ABOUT THIS EXERCISE: In the entries below, find the line with "[clock_tree]" and print exactly every line from there up to and including the line with "hold buffers: 0 / 1", with no other lines.

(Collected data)
**config.mk**
```make
export PLATFORM = sky130hd
export DESIGN_NAME = issue_scoreboard
export DESIGN_NICKNAME = d
export VERILOG_FILES = /design/src/rtl/issue_scoreboard.sv
export SDC_FILE = /design/constraint.sdc
export NUM_CORES = 1
export LEC_CHECK = 0
export BUFFER_PORTS_ARGS = -buffer_cell sky130_fd_sc_hd__buf_2
export CAP_MARGIN = 25
export CORE_MARGIN = 5
export CORE_UTILIZATION = 50
export DETAILED_ROUTE_END_ITERATION = 8
export GPL_ROUTABILITY_DRIVEN = 1
export PLACE_DENSITY = 0.67
export SLEW_MARGIN = 10
export SYNTH_ARGS = -nofsm -noshare
export SYNTH_HDL_FRONTEND = slang
export SYNTH_SLANG_ARGS = --single-unit
```
**constraint.sdc**
```tcl
create_clock -name clk -period 5.65 [get_ports clk]
set_clock_uncertainty 0.1 [all_clocks]
set_input_delay 0.2825 -clock clk [delete_from_list [all_inputs] [get_ports clk]]
set_output_delay 0.2825 -clock clk [all_outputs]
set_load 0.05 [all_outputs]
```
**src/rtl/issue_scoreboard.sv**
```systemverilog
// issue_scoreboard
//   Decode-stage hazard controller. It keeps a saturating pending-write count
//   per architectural register, stalls the decoder while a source is still
//   being produced (or a destination count is full), and blocks issue while
//   the pipeline drains after a flush.
//
// Ports
//   clk, reset           clock, asynchronous active-low reset
//   dec_valid            decoder holds a uop
//   dec_rs1/rs2/rd       decoded register addresses, each with a _valid qualifier
//   system_stall         global stall, suppresses issue only
//   wb_valid, wb_rd      writeback completion
//   flush                single-cycle flush request
//   source_not_ready     (comb) decoder must hold and re-present the uop
//   issue_fire           (comb) uop accepted this cycle
//   drain_busy           (reg)  high while draining after a flush
//   inflight_total       (reg)  sum of all pending-write counters
//   wb_err               (reg, sticky) writeback to a register with nothing pending
module issue_scoreboard #(
    parameter int NUM_REGS = 32,
    parameter int ADDR_W   = 5,
    parameter int CNT_W    = 2
) (
    input  logic              clk,
    input  logic              reset,
    input  logic              dec_valid,
    input  logic [ADDR_W-1:0] dec_rs1,
    input  logic [ADDR_W-1:0] dec_rs2,
    input  logic [ADDR_W-1:0] dec_rd,
    input  logic              dec_rs1_valid,
    input  logic              dec_rs2_valid,
    input  logic              dec_rd_valid,
    input  logic              system_stall,
    input  logic              wb_valid,
    input  logic [ADDR_W-1:0] wb_rd,
    input  logic              flush,
    output logic              source_not_ready,
    output logic              issue_fire,
    output logic              drain_busy,
    output logic [6:0]        inflight_total,
    output logic              wb_err
);

    localparam logic [CNT_W-1:0] CNT_MAX = {CNT_W{1'b1}};

    typedef enum logic {RUN, DRAIN} state_t;

    state_t           state;
    logic [CNT_W-1:0] cnt [NUM_REGS];

    logic [CNT_W-1:0] cnt_rs1, cnt_rs2, cnt_rd, cnt_wb;
    logic             hz1, hz2, hzd;
    logic [NUM_REGS-1:0] inc_vec, dec_vec;
    logic             total_inc, total_dec;

    // Saturating increment; the destination hazard already prevents issue
    // into a full counter, this keeps the counter from ever wrapping.
    function automatic logic [CNT_W-1:0] sat_inc(input logic [CNT_W-1:0] v);
        return (v == CNT_MAX) ? v : v + 1'b1;
    endfunction

    function automatic logic [CNT_W-1:0] sat_dec(input logic [CNT_W-1:0] v);
        return (v == '0) ? v : v - 1'b1;
    endfunction

    // Counter lookup; x0 and out-of-range addresses always read as 0.
    always_comb begin
        cnt_rs1 = '0;
        cnt_rs2 = '0;
        cnt_rd  = '0;
        cnt_wb  = '0;
        if (dec_rs1 != '0 && int'(dec_rs1) < NUM_REGS) cnt_rs1 = cnt[dec_rs1];
        if (dec_rs2 != '0 && int'(dec_rs2) < NUM_REGS) cnt_rs2 = cnt[dec_rs2];
        if (dec_rd  != '0 && int'(dec_rd)  < NUM_REGS) cnt_rd  = cnt[dec_rd];
        if (wb_rd   != '0 && int'(wb_rd)   < NUM_REGS) cnt_wb  = cnt[wb_rd];
    end

    // A writeback retiring the last pending write of a source releases the
    // dependent uop in the same cycle.
    always_comb begin
        hz1 = dec_rs1_valid && (cnt_rs1 != '0) &&
              !(wb_valid && wb_rd == dec_rs1 && cnt_rs1 == CNT_W'(1));
        hz2 = dec_rs2_valid && (cnt_rs2 != '0) &&
              !(wb_valid && wb_rd == dec_rs2 && cnt_rs2 == CNT_W'(1));
        hzd = dec_rd_valid && (cnt_rd == CNT_MAX);
    end

    assign source_not_ready = dec_valid && (hz1 || hz2 || hzd || state == DRAIN);
    assign issue_fire       = dec_valid && !source_not_ready && !system_stall;
    assign drain_busy       = (state == DRAIN);

    always_comb begin
        inc_vec = '0;
        dec_vec = '0;
        for (int r = 1; r < NUM_REGS; r++) begin
            inc_vec[r] = issue_fire && dec_rd_valid && (dec_rd == ADDR_W'(r));
            dec_vec[r] = wb_valid && (wb_rd == ADDR_W'(r)) && (cnt[r] != '0);
        end
        total_inc = |inc_vec;
        total_dec = |dec_vec;
    end

    always_ff @(posedge clk or negedge reset) begin
        if (!reset) begin
            for (int r = 0; r < NUM_REGS; r++) cnt[r] <= '0;
            state          <= RUN;
            inflight_total <= '0;
            wb_err         <= 1'b0;
        end else begin
            for (int r = 1; r < NUM_REGS; r++) begin
                if (inc_vec[r] && !dec_vec[r])      cnt[r] <= sat_inc(cnt[r]);
                else if (dec_vec[r] && !inc_vec[r]) cnt[r] <= sat_dec(cnt[r]);
            end

            if (total_inc && !total_dec)      inflight_total <= inflight_total + 7'd1;
            else if (total_dec && !total_inc) inflight_total <= inflight_total - 7'd1;

            if (wb_valid && wb_rd != '0 && cnt_wb == '0) wb_err <= 1'b1;

            // Leave DRAIN the cycle after the registered total reads zero;
            // a flush while already draining changes nothing.
            case (state)
                RUN:     if (flush) state <= DRAIN;
                DRAIN:   if (inflight_total == 7'd0) state <= RUN;
                default: state <= RUN;
            endcase
        end
    end

endmodule
```
==> reports/results.ini <==
[power]
power_frac_comb_pct=28.8
power.internal_w=0.00102
p_sw_share_pct=36.2
p_clk_share_pct=35.4
p_leak_nw=3.16
switching_power_w=0.000580
power_density_mw_per_mm2=218
peakVddDrop_mv=0.335
power_frac_seq_pct=35.8

[sta]
max_freq_mhz=228
finalCritPeriodShare_pct=77.6
setup-violations-final=0
drv_slew=0
rsz0062_at_grt=no
fin_crit_ps=4380
fin_setup_tns_ps=0
worst_slew_pin_slew_ps=645
hold_viol_final=0
slew_headroom_pct=57.0

[die]
die_x_um=127
core_area_mm2=0.0133
die_h_um=127
dieArea_mm2=0.0161
num_rows=42
pin_count=40
start_util_pct=51.3

[hold_path]
hp-class=in2reg
whs_path_depth=3
hold_start=flush

[cells_and_area]
n_antenna_cell=0
design_area_mm2=0.00734
syn_to_final_growth_pct=7.67
fin_nets=834
drive_above_1_share_pct=15.5

[synth]
yosys-top-cells-area=dfrtp_1 26%, mux4_2 12%, mux2i_1 7.6%
ys_seq_area_share_pct=26.1
synth_fa_ha_area_share_pct=7.08
synth_common_cells=81 x nand2_1, 81 x o21ai_0, 71 x dfrtp_1
synth_top_area_cell=dfrtp_1
ys_types=62
synth_nets=824
syn_area_mm2=0.00682
synth_top_flop_cell=dfrtp_1
yosys_warnings=2
async_flop_share_pct=100
synth-seq-cells=71
syn_area_per_cell_um2=9.01
synth_top_area_share_pct=26.1
synth_edf_count=0
synth_top_family_by_area=simple AND/OR/NAND/NOR gates
synthXorXnorAreaFrac_pct=1.93
synth_compound_area_share_pct=17.5
postSynthCellCount=757
synth_mux_area_share_pct=21.2
synthSimpleGateAreaFrac_pct=22.2

[route]
vias=6436
ant_nets=0
dr.pass1.iters=5
drt_wl_total_um=22200
wl_per_cell_um=23.4
drcViolationCount=0
vias_per_cell=6.79
drtIter0Drc=701

[global_route]
grt_pass1_vias=6431
grt_pass1_wl_um=35600
track_usage_pct=28.4
antenna_found_initial=0
gr-total-overflow=0
grt_max_degree=72

[setup_path]
worst-path-max-fanout=9
path_class=reg2reg
arrival_ps=4550
cp.required_ps=5820
r2r_start=cnt[23]
rr_worst_depth=17
cp-startpoint=cnt[23]
cp-end-kind=register
start_kind=register

[flow_run]
maxCapViolCount=0

[clock_tree]
cts_made_buffers=9
clkSinkCount=71
clk_latency_ps=350
htreeDepth=3
root_buffer=clkbuf_16
clk_path_buf_depth=2
cts_tree=built
clk_pin_slew_worst_paths_ps=60

[place]
dp_hpwl_um=16800
port_buffers=39
dpl_cell_area_mm2=0.00701
routabilityCongestion=0.978

[outcome]
status=completed

==> routing by layer <==
metal	GRT usage (%)	wire length [µm]	up-vias
li1	-	-	2873
met1	37.9	9130	3113
met2	42.6	9880	378
met3	8.66	2420	72
met4	12.7	793	0
met5	0	0	-
==> per-stage QoR <==
stage	utilization (%)	total power, W	setup slack, ps	instances	hold slack (ps)
detailed placement	52.8	0.00103	1090	930	385
finish	55.2	0.00160	1270	948	92.6
floorplan	-	0.000925	1620	757	-113
global placement	52.8	0.00103	1170	930	355
CTS	54.9	0.00161	1300	946	12.0
global route	55.2	0.00169	976	948	93.7
==> flip-flops by register name, summed over array words and instances (netlist names) <==
register and flops:
wb_err 1, cnt 62, drain_busy 1, inflight_total 7
==> cells by family after synthesis <==
logic type,after synthesis
mux,97
buf+inv,53
simple gates,288
flops,71
xor+xnor,15
fa+ha+maj,38
compound gates,195
==> what timing repair did <==
item / 4_1_cts / 5_1_grt
setup buffers: 0 / 0
hold buffers: 0 / 1
hold endpoints to repair: 0 / 20
resized for setup: 0 / 0
==> final timing paths <==
kind | slack, ps | endpoint
setup / recovery | 1270 | inflight_total[6]
hold / removal | 90 | drain_busy
setup reg to reg | 1270 | inflight_total[6]
hold reg to reg | 400 | wb_err
max in group asynchronous | 4610 | cnt[6]
min in group asynchronous | 270 | wb_err
==> layout by cell type (no fill, tap or decap), types with 5 or more instances in the layout <==
master / Yosys / layout
a21oi_1: 38 / 38
inv_1: 9 / 9
a211oi_1: 8 / 8
or3_1: 24 / 24
nand4_1: 5 / 5
nor3_1: 34 / 34
o21bai_1: 26 / 26
a22oi_1: 5 / 5
nor2_1: 40 / 40
nor3_2: 11 / 11
mux2_2: 8 / 8
xor2_1: 11 / 11
mux4_2: 36 / 36
a31oi_1: 6 / 6
nand3_1: 16 / 16
nand2_1: 81 / 81
nand3b_1: 5 / 5
ha_1: 37 / 37
nand2b_1: 6 / 6
nor4_1: 7 / 7
dfrtp_1: 71 / 71
o21ai_0: 81 / 81
o211ai_1: 7 / 7
mux2i_1: 52 / 52
clkbuf_16: 0 / 9
buf_2: 10 / 38
nor2b_1: 44 / 44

ANSWER BOX:
[clock_tree]
cts_made_buffers=9
clkSinkCount=71
clk_latency_ps=350
htreeDepth=3
root_buffer=clkbuf_16
clk_path_buf_depth=2
cts_tree=built
clk_pin_slew_worst_paths_ps=60

[place]
dp_hpwl_um=16800
port_buffers=39
dpl_cell_area_mm2=0.00701
routabilityCongestion=0.978

[outcome]
status=completed

==> routing by layer <==
metal	GRT usage (%)	wire length [µm]	up-vias
li1	-	-	2873
met1	37.9	9130	3113
met2	42.6	9880	378
met3	8.66	2420	72
met4	12.7	793	0
met5	0	0	-
==> per-stage QoR <==
stage	utilization (%)	total power, W	setup slack, ps	instances	hold slack (ps)
detailed placement	52.8	0.00103	1090	930	385
finish	55.2	0.00160	1270	948	92.6
floorplan	-	0.000925	1620	757	-113
global placement	52.8	0.00103	1170	930	355
CTS	54.9	0.00161	1300	946	12.0
global route	55.2	0.00169	976	948	93.7
==> flip-flops by register name, summed over array words and instances (netlist names) <==
register and flops:
wb_err 1, cnt 62, drain_busy 1, inflight_total 7
==> cells by family after synthesis <==
logic type,after synthesis
mux,97
buf+inv,53
simple gates,288
flops,71
xor+xnor,15
fa+ha+maj,38
compound gates,195
==> what timing repair did <==
item / 4_1_cts / 5_1_grt
setup buffers: 0 / 0
hold buffers: 0 / 1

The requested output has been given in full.